Work to complete — Between the line containing "worst_setup_hold_path_clk_slew_ns: 0.04" and the line containing "fin_crit_sh_pct: 103" lies a run of lines; give that run again exactly, with both of those lines, and nothing else from the entries below.

Stored data entries —
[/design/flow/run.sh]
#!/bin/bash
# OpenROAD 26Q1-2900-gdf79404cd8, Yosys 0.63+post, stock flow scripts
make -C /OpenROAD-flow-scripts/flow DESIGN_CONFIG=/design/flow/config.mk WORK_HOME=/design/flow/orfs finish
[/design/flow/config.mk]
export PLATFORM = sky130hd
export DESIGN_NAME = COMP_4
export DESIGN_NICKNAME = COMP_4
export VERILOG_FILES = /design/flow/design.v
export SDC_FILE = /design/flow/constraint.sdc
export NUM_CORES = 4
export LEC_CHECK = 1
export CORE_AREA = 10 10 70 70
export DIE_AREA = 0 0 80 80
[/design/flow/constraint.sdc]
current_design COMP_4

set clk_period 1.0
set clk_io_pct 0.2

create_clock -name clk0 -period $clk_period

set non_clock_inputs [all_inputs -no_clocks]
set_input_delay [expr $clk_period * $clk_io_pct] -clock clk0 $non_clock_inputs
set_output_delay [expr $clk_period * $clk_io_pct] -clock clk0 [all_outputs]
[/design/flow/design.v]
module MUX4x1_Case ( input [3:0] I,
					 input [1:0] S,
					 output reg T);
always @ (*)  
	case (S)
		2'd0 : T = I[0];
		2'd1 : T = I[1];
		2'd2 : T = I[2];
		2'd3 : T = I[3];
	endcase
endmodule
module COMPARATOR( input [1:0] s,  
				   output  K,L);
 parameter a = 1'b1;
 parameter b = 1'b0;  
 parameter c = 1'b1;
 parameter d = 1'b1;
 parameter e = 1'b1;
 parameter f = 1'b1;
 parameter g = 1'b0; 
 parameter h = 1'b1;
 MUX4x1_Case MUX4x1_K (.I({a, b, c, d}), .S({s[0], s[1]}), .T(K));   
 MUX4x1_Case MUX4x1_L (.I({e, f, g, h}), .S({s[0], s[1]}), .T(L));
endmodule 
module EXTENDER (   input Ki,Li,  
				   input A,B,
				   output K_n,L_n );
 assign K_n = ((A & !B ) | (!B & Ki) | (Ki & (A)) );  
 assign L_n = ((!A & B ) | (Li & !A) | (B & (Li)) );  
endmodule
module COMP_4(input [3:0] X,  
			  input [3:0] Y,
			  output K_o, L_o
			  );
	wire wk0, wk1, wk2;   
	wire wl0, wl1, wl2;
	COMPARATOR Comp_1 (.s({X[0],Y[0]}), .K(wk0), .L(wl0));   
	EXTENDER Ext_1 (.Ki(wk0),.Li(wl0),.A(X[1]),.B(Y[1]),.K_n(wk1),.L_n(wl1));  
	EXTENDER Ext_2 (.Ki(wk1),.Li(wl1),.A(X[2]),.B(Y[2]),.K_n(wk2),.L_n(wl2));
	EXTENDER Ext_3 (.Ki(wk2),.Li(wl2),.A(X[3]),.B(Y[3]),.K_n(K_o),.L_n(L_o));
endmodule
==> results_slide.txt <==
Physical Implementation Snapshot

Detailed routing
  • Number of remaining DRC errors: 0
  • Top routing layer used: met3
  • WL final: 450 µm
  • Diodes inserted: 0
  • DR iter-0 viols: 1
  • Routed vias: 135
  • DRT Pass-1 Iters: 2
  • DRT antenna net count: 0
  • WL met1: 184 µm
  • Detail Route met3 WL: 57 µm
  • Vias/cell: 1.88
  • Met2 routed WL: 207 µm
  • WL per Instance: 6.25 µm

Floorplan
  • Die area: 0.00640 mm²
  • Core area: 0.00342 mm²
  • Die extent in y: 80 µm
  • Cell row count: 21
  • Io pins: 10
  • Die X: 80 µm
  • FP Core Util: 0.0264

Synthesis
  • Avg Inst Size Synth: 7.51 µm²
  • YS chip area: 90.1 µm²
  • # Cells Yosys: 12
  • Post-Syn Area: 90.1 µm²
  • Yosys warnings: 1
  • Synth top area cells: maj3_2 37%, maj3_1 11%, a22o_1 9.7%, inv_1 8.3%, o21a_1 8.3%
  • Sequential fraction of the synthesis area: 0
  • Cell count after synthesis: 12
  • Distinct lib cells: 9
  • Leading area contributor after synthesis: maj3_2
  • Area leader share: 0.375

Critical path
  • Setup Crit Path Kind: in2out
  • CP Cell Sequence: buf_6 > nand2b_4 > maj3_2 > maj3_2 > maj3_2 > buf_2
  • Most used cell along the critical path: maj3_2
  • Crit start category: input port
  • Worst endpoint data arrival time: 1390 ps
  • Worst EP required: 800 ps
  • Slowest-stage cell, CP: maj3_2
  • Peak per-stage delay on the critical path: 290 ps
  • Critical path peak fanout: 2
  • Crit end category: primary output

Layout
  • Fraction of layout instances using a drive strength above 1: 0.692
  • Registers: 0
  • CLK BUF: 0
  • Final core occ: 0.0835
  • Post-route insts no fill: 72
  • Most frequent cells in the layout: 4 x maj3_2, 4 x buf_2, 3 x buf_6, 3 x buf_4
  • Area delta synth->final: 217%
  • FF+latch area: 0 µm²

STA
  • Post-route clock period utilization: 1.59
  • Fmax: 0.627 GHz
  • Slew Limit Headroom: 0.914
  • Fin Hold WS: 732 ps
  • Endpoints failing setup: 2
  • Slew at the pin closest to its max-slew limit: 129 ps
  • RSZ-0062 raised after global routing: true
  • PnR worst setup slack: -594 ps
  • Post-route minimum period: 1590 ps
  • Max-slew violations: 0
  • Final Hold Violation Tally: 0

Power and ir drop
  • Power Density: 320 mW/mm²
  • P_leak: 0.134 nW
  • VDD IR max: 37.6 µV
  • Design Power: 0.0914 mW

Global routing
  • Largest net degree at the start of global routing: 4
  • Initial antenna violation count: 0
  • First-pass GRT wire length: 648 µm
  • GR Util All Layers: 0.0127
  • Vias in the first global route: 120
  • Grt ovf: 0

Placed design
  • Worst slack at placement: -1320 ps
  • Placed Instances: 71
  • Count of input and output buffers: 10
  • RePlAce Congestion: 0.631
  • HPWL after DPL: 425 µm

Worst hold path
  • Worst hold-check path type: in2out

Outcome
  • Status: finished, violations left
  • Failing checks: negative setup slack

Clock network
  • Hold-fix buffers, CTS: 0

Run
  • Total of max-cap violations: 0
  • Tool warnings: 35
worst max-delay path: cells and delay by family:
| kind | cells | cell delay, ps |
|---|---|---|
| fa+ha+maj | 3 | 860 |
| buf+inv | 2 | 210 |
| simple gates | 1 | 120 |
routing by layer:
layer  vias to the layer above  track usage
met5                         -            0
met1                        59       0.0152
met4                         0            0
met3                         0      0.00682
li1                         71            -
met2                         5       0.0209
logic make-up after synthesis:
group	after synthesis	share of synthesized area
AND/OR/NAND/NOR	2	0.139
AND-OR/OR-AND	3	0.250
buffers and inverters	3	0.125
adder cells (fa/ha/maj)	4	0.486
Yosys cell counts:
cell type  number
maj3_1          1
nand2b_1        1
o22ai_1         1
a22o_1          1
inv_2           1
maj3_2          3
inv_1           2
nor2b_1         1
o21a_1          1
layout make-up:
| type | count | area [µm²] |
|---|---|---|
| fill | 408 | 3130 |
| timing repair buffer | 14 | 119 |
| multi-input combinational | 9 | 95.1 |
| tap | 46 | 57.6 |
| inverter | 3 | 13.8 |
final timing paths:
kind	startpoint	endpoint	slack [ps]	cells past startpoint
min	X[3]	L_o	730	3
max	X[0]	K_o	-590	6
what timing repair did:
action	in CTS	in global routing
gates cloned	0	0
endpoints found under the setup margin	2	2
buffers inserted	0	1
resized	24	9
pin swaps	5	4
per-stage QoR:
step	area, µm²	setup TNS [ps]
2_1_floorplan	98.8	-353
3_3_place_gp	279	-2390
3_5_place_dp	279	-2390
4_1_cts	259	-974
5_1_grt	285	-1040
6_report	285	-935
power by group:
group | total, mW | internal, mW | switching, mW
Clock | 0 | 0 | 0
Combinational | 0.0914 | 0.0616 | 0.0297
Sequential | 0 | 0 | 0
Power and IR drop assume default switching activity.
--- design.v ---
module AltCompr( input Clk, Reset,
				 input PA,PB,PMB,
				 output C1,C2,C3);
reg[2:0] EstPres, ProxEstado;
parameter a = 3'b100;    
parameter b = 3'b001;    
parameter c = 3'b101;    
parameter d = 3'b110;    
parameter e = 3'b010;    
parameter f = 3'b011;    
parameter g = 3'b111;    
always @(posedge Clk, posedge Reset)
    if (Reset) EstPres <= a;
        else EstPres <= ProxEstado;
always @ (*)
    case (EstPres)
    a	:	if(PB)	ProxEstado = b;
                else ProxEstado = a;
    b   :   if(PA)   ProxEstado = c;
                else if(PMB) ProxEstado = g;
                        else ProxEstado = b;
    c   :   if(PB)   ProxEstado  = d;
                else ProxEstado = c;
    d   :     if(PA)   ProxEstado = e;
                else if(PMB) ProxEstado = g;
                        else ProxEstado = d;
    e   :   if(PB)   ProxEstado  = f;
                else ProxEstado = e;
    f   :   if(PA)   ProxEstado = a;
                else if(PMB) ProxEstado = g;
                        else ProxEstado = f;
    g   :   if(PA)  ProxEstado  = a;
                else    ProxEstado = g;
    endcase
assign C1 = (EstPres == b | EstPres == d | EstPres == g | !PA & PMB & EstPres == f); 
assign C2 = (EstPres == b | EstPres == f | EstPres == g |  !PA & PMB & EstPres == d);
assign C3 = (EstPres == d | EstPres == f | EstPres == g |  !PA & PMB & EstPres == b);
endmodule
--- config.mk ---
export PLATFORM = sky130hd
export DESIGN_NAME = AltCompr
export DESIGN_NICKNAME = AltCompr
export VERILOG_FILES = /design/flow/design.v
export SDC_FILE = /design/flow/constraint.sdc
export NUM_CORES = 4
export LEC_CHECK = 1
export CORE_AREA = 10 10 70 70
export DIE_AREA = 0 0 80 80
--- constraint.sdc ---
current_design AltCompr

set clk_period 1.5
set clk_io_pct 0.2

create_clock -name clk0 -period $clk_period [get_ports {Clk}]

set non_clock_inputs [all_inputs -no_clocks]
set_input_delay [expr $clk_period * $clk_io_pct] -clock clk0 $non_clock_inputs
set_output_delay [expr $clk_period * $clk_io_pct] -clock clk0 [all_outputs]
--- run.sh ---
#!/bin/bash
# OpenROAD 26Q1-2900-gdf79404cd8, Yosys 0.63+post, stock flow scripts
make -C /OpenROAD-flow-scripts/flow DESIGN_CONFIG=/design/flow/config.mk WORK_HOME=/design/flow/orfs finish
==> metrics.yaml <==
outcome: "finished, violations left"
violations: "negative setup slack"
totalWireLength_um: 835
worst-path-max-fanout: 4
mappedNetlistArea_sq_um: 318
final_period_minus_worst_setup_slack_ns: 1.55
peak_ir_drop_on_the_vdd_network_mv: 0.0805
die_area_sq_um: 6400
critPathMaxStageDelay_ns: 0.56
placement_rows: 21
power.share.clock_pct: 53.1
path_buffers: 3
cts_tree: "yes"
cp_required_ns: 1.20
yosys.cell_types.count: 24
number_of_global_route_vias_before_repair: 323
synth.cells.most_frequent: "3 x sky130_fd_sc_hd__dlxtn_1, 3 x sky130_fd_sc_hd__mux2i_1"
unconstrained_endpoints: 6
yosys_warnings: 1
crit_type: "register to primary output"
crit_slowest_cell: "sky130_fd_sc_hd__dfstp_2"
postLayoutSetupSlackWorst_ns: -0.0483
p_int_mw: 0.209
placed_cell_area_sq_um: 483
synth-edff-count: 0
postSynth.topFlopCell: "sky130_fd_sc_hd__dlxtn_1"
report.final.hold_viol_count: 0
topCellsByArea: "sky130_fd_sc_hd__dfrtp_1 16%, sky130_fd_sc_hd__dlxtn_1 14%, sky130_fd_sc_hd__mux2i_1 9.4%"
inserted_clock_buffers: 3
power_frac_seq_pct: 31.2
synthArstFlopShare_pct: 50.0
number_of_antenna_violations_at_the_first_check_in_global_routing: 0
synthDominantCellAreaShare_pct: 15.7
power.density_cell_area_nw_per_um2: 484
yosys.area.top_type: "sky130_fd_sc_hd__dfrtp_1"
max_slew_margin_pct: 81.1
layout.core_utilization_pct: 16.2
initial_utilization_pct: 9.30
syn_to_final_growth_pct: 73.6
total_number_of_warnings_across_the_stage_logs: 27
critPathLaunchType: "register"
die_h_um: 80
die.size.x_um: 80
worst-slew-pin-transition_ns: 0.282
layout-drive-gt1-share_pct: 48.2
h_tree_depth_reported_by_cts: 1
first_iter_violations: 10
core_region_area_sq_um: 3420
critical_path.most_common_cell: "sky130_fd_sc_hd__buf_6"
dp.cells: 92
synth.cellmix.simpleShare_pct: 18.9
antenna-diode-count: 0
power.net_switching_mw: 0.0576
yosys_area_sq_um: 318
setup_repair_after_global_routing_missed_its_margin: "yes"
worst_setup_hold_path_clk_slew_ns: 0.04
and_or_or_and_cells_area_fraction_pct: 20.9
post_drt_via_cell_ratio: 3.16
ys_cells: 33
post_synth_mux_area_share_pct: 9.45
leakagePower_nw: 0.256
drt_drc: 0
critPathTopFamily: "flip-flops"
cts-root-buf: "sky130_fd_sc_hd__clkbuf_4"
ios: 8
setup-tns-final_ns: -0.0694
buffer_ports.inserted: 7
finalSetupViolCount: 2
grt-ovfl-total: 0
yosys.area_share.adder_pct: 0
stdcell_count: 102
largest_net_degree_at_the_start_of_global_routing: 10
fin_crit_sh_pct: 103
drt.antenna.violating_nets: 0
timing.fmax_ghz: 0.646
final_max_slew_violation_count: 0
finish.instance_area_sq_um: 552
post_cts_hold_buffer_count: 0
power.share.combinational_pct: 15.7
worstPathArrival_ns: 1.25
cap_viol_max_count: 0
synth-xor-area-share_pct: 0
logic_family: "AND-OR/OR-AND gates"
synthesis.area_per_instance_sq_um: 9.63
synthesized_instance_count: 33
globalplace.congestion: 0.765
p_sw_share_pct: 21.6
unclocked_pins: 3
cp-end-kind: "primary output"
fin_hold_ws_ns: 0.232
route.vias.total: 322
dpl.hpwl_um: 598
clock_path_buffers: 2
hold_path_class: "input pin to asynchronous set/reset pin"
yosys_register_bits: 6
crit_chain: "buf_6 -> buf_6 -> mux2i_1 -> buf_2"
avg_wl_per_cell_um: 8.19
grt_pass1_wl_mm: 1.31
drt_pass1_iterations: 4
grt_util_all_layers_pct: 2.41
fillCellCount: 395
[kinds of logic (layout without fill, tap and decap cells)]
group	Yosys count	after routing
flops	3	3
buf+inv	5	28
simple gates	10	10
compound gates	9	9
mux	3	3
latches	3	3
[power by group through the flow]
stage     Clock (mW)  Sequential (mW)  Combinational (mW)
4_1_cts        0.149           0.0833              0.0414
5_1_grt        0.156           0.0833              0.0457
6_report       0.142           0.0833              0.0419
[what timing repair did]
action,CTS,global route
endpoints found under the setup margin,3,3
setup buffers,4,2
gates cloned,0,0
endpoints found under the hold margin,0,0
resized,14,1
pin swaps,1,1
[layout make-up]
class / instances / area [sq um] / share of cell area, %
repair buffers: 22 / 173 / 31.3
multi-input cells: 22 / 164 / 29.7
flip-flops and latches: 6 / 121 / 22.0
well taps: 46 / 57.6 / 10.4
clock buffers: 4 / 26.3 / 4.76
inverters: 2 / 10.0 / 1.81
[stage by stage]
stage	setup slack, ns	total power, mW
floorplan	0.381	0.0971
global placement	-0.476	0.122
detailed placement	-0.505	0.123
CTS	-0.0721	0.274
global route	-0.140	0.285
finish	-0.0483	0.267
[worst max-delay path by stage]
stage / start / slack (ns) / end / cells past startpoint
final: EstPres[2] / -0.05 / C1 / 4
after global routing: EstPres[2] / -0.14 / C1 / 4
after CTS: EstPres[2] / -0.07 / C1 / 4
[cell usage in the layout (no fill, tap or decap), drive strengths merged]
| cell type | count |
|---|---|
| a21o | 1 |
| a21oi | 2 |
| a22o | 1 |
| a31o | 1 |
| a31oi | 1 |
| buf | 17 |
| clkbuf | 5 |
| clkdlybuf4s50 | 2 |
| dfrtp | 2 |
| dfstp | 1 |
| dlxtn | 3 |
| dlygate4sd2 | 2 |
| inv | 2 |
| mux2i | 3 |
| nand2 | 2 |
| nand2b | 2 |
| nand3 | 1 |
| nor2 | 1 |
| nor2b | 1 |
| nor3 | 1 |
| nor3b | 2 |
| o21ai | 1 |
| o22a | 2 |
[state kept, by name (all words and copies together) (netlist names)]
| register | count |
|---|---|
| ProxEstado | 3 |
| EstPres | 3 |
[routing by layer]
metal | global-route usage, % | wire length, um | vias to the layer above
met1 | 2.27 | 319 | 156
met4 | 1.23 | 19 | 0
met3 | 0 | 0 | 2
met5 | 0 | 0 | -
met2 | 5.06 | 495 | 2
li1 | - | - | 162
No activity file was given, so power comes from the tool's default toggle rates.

The answer —
worst_setup_hold_path_clk_slew_ns: 0.04
and_or_or_and_cells_area_fraction_pct: 20.9
post_drt_via_cell_ratio: 3.16
ys_cells: 33
post_synth_mux_area_share_pct: 9.45
leakagePower_nw: 0.256
drt_drc: 0
critPathTopFamily: "flip-flops"
cts-root-buf: "sky130_fd_sc_hd__clkbuf_4"
ios: 8
setup-tns-final_ns: -0.0694
buffer_ports.inserted: 7
finalSetupViolCount: 2
grt-ovfl-total: 0
yosys.area_share.adder_pct: 0
stdcell_count: 102
largest_net_degree_at_the_start_of_global_routing: 10
fin_crit_sh_pct: 103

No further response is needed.